> **Assignment**
Collect all lines below with the string "stage".

> **Records**

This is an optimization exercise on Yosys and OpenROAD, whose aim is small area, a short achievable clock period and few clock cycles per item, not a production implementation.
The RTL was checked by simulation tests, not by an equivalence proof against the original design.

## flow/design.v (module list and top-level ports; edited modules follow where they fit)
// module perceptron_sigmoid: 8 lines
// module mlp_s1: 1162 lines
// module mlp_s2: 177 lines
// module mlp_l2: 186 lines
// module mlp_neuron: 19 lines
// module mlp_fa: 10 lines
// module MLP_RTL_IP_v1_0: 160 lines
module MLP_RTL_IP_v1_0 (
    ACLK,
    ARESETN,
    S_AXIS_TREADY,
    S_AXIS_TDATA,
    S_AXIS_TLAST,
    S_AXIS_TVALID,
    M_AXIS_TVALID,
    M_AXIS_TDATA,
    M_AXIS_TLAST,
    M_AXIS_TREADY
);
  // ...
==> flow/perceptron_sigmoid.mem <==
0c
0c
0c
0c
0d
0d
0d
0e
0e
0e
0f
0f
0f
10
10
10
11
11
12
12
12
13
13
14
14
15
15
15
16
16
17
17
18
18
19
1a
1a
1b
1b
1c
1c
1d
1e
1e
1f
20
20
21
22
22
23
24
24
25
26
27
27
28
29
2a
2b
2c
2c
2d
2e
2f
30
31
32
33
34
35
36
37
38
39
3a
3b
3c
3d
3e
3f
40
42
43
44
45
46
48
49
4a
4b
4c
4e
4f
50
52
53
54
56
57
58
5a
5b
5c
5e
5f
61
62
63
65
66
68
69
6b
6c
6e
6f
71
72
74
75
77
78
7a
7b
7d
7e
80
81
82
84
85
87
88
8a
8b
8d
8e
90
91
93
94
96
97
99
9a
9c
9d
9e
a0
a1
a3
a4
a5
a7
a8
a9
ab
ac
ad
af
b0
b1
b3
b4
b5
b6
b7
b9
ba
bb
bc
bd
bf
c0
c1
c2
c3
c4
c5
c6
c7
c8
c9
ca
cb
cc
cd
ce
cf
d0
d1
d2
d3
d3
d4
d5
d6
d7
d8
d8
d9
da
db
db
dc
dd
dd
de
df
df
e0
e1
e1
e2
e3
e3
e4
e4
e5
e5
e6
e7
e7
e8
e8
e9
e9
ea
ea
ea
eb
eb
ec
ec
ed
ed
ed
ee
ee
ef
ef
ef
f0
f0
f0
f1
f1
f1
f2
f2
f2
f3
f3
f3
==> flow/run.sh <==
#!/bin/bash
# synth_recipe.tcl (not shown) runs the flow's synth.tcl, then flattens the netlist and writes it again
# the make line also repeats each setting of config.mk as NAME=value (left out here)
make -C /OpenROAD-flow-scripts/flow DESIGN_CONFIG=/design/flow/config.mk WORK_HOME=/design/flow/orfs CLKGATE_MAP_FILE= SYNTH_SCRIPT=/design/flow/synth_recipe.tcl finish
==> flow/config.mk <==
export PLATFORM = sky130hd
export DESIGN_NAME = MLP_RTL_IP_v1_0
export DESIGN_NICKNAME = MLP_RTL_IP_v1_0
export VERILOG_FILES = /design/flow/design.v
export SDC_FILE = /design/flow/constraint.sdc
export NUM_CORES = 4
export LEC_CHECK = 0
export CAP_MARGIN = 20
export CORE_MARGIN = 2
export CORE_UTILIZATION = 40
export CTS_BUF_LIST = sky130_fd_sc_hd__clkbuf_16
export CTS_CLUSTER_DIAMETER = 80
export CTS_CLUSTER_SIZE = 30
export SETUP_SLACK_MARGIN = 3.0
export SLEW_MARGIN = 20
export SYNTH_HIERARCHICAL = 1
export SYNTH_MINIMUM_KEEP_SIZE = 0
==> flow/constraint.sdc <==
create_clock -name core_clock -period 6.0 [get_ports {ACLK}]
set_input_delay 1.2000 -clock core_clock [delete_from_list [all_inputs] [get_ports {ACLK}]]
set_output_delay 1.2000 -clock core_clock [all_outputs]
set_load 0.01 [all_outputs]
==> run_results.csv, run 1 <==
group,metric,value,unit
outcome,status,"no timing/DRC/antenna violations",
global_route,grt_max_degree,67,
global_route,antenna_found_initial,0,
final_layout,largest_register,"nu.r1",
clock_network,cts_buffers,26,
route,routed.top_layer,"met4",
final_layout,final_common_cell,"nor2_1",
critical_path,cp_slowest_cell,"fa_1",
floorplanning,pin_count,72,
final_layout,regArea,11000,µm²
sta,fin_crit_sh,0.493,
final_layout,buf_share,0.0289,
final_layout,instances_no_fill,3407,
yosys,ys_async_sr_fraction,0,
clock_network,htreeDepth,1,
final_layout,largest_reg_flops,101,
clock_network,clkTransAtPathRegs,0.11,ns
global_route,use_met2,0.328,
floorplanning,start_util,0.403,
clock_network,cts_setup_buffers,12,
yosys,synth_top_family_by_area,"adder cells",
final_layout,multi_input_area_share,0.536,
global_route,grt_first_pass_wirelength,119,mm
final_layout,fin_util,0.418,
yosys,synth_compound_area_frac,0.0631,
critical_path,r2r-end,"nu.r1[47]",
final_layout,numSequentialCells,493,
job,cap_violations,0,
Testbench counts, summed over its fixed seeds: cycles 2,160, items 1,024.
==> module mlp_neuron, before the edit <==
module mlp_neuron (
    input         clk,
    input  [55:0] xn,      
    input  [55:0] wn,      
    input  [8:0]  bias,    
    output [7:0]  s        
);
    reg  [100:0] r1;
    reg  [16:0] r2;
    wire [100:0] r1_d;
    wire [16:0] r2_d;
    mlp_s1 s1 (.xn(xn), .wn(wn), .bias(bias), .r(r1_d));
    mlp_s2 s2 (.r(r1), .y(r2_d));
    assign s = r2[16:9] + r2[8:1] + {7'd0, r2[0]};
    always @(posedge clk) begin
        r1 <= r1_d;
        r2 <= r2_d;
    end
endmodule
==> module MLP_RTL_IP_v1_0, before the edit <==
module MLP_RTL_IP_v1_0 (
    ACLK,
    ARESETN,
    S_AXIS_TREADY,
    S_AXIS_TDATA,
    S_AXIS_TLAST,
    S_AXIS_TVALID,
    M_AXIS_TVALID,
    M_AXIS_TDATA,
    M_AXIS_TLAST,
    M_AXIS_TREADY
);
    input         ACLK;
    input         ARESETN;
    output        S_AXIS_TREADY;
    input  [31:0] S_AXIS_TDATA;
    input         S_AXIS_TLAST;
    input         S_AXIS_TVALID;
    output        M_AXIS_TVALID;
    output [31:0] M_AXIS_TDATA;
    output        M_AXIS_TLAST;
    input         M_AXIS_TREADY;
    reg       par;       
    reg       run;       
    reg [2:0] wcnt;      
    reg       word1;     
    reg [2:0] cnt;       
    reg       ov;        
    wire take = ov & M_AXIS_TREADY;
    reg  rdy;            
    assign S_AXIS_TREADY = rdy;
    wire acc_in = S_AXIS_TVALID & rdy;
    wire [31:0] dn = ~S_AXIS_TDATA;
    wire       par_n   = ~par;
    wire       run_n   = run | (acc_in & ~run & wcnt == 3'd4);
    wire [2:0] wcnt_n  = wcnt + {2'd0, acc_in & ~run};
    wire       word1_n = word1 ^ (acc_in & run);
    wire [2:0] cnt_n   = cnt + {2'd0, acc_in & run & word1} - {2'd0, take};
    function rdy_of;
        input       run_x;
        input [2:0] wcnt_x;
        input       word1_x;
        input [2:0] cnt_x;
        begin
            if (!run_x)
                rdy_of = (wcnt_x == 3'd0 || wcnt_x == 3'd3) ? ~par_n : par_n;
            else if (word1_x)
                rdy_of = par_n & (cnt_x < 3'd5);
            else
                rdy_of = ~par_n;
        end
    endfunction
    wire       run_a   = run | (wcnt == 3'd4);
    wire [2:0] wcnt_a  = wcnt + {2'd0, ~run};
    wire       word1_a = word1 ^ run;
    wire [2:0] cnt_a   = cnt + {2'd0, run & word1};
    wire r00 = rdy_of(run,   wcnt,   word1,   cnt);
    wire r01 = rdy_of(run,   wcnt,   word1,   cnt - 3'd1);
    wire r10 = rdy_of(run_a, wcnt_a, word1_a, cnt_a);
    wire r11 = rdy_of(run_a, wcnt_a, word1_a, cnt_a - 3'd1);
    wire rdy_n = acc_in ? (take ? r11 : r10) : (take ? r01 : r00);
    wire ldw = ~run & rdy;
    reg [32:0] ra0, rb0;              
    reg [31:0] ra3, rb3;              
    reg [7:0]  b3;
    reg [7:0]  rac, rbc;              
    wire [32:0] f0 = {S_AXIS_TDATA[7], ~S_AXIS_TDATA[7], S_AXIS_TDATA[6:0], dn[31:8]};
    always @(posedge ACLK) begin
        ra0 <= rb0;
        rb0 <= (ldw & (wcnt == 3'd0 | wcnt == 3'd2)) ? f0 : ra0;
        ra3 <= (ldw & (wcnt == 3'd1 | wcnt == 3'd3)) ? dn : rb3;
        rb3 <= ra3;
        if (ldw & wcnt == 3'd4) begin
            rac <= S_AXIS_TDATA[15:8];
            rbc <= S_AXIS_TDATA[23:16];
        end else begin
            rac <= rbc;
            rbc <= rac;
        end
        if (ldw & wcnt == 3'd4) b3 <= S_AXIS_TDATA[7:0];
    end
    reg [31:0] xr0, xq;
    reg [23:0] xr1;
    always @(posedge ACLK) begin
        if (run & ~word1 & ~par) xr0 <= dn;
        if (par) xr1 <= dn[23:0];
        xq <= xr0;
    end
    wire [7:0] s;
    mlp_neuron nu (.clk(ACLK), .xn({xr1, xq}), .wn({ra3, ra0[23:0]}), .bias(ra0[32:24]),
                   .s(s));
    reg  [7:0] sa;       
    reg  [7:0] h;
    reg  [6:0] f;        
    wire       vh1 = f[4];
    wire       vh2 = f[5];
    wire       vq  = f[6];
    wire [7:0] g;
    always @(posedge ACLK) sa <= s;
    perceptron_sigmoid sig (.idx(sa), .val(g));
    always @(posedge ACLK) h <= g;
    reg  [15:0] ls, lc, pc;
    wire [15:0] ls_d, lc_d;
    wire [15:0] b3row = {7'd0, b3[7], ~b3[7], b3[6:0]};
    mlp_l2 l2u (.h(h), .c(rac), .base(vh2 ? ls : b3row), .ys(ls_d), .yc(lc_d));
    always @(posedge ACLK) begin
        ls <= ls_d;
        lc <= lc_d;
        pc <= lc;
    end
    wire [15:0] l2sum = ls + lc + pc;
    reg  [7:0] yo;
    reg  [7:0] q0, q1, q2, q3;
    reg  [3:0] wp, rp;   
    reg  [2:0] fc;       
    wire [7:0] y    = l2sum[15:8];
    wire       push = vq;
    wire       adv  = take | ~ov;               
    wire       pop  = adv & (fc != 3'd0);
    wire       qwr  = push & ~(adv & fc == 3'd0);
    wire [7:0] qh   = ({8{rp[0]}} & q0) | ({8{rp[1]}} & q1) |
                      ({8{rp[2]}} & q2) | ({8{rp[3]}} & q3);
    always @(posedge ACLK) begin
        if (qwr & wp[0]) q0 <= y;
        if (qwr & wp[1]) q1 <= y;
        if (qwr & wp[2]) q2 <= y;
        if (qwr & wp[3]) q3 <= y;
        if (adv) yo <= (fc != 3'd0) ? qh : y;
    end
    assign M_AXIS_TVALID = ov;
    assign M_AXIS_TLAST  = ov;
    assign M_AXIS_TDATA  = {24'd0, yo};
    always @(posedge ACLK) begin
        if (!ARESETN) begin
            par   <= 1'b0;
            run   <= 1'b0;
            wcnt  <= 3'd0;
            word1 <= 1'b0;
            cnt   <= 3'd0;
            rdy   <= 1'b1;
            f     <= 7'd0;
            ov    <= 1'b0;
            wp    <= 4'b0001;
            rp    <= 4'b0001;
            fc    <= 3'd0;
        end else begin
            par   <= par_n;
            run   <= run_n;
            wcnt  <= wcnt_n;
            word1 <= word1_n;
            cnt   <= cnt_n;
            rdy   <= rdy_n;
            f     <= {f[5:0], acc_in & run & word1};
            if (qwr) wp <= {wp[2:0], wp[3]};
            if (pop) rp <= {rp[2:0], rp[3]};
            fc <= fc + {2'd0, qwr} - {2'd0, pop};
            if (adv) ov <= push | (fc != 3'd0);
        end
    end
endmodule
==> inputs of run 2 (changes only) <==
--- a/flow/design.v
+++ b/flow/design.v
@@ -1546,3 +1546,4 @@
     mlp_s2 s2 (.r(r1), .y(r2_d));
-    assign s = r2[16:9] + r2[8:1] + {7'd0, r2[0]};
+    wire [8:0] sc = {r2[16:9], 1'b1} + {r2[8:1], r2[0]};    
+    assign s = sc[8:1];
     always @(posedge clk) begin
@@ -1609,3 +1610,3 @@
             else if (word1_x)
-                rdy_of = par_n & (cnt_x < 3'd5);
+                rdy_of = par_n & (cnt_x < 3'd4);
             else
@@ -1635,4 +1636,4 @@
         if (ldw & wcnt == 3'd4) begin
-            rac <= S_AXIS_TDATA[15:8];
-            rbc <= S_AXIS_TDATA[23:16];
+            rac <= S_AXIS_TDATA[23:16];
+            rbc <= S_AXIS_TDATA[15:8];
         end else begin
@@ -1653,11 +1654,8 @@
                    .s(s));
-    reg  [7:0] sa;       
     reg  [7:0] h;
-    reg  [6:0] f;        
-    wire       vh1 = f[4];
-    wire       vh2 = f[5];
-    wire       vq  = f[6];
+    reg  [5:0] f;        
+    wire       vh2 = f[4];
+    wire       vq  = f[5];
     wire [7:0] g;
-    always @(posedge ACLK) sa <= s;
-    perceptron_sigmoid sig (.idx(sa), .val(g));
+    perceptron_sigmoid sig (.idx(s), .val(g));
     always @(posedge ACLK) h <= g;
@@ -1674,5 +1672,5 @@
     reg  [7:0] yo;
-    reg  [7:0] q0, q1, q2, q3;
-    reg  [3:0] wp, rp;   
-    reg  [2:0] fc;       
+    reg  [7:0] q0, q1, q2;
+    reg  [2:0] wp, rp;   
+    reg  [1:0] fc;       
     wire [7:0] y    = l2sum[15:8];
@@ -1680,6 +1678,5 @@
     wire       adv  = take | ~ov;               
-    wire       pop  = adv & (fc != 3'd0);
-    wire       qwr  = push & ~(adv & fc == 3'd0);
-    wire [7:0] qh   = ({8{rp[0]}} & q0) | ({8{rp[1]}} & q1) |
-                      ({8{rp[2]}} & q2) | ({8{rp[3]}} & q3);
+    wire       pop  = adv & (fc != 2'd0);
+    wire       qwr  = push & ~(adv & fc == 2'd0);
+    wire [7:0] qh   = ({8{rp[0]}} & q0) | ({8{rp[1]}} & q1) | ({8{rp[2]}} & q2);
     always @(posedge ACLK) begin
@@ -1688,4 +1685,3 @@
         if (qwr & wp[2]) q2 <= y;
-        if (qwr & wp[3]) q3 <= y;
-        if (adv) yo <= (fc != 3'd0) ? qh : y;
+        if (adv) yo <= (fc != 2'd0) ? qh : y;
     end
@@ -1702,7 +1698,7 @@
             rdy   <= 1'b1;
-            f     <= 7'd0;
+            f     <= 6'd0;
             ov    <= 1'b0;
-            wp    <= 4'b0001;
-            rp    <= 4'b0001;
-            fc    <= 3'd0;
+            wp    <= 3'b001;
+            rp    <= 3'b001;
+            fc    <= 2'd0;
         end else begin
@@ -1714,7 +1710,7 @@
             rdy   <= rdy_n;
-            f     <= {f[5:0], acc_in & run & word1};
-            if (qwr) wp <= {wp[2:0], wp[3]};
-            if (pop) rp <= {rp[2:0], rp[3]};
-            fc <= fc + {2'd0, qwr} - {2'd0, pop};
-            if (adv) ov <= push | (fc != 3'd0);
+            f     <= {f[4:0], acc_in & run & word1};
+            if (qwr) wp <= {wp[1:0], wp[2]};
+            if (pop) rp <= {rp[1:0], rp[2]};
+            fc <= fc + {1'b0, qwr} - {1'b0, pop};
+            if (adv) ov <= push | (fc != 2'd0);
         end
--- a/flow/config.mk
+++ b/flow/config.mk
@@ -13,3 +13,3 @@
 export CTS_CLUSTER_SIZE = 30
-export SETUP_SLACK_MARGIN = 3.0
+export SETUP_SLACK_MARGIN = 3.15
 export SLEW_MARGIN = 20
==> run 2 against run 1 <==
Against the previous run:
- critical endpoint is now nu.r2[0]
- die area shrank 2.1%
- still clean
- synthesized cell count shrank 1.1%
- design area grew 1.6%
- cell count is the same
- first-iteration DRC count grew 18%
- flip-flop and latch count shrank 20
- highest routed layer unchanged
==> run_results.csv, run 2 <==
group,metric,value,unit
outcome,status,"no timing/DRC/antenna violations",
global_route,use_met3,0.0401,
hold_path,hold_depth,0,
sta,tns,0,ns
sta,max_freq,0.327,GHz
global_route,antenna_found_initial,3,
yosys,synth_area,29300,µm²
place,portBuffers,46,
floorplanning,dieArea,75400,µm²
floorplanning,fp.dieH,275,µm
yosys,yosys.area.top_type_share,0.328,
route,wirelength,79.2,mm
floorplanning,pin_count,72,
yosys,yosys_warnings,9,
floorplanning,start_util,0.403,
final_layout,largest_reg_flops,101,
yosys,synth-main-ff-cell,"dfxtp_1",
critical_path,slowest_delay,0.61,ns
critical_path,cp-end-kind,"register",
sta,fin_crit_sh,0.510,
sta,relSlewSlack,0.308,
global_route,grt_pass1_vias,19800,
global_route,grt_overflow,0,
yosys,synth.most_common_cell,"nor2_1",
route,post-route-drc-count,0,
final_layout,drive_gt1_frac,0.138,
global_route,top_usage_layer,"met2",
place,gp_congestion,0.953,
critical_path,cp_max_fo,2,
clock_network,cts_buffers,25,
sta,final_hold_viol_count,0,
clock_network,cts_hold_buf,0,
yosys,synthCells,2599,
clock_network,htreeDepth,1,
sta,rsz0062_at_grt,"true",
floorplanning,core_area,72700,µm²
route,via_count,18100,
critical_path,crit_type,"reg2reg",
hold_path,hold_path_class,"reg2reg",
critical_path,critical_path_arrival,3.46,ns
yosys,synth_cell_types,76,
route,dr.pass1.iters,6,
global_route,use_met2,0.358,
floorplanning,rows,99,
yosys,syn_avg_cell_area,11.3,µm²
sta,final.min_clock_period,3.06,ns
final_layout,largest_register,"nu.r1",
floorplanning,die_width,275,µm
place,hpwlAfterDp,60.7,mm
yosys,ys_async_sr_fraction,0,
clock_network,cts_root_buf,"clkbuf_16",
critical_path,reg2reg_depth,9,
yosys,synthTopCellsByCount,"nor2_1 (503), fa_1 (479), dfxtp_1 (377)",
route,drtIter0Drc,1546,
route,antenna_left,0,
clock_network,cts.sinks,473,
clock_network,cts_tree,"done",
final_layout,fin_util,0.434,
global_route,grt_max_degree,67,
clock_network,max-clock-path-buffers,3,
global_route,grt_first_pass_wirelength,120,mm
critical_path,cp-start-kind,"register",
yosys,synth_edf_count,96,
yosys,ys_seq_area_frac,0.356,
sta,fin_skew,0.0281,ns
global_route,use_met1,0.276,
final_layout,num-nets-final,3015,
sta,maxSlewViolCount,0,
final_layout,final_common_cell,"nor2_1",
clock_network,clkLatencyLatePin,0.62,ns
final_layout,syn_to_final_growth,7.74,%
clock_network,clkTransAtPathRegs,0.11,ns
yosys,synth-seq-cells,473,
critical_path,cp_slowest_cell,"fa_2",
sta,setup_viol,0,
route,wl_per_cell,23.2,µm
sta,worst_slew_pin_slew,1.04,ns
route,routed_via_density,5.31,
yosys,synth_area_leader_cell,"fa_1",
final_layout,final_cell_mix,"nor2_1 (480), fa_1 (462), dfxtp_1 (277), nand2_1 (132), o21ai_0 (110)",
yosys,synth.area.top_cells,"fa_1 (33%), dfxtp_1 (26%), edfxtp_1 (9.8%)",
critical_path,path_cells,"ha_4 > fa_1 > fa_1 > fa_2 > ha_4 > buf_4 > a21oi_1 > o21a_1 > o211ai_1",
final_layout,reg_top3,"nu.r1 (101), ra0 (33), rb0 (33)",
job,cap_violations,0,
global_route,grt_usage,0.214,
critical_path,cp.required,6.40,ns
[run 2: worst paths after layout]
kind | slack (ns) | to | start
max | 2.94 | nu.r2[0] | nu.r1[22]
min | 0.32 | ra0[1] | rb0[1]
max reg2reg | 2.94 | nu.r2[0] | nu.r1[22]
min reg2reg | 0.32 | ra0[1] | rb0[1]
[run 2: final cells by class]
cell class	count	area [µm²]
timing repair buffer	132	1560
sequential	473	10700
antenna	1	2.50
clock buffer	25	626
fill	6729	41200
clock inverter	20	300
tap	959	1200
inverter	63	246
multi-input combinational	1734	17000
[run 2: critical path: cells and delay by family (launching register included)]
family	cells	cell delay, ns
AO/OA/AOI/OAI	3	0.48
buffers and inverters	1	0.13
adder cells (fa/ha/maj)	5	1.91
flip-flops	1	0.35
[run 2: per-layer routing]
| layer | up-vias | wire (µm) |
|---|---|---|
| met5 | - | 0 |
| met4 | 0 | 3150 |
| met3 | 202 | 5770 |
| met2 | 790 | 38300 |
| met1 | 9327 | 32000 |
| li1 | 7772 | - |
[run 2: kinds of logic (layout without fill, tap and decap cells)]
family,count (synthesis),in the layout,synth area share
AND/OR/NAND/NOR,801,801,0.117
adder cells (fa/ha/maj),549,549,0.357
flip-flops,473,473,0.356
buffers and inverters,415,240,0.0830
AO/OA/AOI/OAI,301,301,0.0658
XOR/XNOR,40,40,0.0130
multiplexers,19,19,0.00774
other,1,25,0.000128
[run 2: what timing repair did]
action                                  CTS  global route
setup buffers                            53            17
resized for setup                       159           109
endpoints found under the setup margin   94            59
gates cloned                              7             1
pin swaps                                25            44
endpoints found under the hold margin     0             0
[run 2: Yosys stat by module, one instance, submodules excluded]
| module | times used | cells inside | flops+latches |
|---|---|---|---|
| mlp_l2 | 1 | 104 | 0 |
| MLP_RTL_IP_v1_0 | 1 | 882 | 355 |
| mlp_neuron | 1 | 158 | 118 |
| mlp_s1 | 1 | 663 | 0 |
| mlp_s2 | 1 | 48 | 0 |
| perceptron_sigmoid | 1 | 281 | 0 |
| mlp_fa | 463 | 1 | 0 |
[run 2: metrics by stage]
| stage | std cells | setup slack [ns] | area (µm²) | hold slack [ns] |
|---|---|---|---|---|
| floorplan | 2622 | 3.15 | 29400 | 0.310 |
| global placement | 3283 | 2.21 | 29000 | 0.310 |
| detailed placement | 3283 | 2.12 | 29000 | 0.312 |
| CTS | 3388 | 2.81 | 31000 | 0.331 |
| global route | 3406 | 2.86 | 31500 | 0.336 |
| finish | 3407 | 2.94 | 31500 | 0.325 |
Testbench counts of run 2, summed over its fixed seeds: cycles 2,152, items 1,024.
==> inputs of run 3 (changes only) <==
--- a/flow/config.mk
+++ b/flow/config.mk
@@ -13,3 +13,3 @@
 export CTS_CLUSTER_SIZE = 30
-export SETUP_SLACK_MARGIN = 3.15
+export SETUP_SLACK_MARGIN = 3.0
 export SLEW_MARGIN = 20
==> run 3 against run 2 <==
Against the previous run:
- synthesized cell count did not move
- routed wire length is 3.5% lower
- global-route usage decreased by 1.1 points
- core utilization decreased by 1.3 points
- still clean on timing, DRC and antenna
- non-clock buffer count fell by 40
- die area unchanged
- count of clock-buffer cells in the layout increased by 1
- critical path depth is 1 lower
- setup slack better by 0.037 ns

> **Reply to the task**
[run 2: metrics by stage]
| stage | std cells | setup slack [ns] | area (µm²) | hold slack [ns] |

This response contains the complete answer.